Saved entries —
*** Begin section ***

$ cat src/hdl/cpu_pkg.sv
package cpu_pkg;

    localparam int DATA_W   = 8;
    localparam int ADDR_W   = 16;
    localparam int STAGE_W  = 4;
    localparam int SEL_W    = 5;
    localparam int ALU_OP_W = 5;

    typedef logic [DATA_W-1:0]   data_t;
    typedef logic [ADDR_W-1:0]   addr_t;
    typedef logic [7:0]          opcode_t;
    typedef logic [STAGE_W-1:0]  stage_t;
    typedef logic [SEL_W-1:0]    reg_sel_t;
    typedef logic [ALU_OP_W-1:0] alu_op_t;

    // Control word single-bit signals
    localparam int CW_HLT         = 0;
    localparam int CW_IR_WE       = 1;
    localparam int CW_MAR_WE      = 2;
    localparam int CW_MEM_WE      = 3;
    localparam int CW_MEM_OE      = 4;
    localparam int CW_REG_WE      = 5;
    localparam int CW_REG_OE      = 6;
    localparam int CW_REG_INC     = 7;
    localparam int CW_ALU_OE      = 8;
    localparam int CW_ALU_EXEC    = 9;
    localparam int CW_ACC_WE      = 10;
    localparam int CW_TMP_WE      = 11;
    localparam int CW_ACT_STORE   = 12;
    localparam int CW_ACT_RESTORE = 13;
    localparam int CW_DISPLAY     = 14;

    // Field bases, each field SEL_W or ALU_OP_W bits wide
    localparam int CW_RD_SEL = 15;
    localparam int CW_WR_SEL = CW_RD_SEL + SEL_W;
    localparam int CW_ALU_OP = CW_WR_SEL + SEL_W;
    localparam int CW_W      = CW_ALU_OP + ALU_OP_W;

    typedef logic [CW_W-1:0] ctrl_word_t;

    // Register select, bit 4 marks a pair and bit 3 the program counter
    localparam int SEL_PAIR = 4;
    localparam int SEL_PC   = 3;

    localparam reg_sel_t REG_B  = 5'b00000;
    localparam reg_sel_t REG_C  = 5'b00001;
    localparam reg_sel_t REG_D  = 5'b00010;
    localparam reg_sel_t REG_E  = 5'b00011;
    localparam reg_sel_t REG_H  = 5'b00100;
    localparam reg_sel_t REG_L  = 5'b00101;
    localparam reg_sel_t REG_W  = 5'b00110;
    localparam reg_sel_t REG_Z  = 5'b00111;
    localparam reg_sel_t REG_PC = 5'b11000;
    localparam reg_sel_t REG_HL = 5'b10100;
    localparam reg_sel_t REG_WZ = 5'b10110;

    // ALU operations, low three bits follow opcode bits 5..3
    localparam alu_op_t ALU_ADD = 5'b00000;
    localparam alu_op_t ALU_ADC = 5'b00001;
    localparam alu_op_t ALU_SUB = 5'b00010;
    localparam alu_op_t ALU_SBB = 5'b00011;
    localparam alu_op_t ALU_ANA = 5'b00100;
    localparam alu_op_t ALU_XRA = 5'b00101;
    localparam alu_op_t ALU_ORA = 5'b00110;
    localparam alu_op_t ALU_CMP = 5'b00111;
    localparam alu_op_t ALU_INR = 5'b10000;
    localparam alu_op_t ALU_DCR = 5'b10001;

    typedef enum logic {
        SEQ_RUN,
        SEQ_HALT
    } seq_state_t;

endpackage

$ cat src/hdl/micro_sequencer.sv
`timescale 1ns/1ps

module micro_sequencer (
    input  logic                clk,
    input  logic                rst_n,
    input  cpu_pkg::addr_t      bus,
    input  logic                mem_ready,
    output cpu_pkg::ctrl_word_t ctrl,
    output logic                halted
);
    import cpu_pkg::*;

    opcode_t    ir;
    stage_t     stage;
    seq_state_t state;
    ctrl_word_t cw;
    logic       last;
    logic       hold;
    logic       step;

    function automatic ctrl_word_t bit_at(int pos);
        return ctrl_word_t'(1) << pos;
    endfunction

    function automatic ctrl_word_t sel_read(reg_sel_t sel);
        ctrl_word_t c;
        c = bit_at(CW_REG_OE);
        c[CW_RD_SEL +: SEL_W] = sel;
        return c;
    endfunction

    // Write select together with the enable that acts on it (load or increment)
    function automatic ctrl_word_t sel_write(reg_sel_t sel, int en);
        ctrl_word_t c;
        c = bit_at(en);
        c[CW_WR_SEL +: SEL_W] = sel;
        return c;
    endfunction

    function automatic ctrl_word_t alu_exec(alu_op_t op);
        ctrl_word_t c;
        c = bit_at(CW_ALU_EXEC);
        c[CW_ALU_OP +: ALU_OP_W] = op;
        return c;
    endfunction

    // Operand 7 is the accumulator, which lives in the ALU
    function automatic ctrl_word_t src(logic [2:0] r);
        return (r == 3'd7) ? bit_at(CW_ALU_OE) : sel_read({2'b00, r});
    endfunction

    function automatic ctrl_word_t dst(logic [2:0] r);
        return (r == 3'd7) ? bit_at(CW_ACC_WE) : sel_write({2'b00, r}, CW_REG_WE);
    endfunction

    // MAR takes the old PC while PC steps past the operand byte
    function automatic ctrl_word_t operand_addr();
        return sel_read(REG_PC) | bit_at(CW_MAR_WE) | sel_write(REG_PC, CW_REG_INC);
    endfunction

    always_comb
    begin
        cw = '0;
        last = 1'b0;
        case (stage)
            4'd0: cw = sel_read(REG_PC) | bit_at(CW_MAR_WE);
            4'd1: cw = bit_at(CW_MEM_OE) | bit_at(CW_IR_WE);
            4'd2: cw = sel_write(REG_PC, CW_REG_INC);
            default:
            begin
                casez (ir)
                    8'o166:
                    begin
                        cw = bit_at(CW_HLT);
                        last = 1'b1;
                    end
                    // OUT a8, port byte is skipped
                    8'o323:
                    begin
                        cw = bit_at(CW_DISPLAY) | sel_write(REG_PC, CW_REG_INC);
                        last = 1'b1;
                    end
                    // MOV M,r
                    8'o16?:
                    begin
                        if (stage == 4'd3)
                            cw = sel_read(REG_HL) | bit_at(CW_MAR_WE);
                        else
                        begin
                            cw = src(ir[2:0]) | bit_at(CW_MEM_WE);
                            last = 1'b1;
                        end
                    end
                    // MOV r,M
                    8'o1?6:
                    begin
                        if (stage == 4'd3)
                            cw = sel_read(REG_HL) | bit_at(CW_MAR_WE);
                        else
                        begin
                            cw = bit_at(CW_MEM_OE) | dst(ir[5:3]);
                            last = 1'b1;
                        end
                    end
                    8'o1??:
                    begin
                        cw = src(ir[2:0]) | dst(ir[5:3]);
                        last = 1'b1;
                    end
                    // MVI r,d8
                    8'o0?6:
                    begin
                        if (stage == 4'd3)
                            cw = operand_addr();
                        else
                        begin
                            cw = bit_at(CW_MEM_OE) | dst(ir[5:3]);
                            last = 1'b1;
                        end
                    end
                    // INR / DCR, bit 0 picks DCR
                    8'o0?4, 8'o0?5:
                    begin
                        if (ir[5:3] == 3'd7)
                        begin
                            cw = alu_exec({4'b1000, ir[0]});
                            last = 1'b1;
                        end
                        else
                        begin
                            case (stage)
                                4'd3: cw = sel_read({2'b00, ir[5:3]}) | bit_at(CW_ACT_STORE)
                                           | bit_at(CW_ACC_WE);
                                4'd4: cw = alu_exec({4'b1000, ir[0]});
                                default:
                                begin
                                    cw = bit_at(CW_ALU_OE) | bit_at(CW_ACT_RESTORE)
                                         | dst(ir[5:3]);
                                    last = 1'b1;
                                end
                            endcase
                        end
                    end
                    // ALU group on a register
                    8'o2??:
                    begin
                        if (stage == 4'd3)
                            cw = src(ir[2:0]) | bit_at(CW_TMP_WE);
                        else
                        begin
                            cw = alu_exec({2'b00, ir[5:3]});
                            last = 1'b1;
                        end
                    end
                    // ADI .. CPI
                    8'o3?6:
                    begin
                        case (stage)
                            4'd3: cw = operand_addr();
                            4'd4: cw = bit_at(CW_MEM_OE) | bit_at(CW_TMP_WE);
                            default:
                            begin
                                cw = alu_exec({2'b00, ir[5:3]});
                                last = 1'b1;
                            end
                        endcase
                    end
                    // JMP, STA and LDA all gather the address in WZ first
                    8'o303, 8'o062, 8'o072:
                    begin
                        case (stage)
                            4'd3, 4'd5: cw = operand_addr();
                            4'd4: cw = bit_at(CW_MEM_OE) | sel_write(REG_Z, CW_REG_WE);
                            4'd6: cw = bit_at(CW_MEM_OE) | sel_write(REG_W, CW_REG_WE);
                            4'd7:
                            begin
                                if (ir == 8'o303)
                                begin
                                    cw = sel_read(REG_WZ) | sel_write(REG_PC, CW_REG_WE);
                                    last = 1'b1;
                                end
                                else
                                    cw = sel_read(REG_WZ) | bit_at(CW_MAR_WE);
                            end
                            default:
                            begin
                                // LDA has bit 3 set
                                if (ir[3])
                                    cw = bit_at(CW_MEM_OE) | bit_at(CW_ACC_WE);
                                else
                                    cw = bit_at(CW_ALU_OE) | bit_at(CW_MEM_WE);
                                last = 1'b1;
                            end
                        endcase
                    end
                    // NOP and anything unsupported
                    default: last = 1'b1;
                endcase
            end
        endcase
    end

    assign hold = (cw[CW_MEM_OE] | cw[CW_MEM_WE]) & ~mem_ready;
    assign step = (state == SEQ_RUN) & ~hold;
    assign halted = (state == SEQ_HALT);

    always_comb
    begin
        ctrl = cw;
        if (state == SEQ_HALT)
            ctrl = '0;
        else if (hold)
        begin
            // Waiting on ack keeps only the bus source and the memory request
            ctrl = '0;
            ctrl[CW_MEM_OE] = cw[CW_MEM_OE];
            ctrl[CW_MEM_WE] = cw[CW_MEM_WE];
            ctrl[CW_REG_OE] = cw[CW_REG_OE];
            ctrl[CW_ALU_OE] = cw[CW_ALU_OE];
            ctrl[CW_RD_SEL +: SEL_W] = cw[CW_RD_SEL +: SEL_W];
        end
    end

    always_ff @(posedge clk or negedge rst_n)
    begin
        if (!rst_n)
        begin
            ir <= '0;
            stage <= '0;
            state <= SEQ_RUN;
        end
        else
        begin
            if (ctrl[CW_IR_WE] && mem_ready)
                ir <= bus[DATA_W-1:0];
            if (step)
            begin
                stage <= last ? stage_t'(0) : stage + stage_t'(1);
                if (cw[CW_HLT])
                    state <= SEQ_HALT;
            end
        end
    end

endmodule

*** End section ***

Work instructions — Only one stretch of the data above is needed. Restate it word for word, from the line containing "word single-bit signals" through the line containing "localparam int CW_ALU_EXEC", both ends included.

Exercise response —
    // Control word single-bit signals
    localparam int CW_HLT         = 0;
    localparam int CW_IR_WE       = 1;
    localparam int CW_MAR_WE      = 2;
    localparam int CW_MEM_WE      = 3;
    localparam int CW_MEM_OE      = 4;
    localparam int CW_REG_WE      = 5;
    localparam int CW_REG_OE      = 6;
    localparam int CW_REG_INC     = 7;
    localparam int CW_ALU_OE      = 8;
    localparam int CW_ALU_EXEC    = 9;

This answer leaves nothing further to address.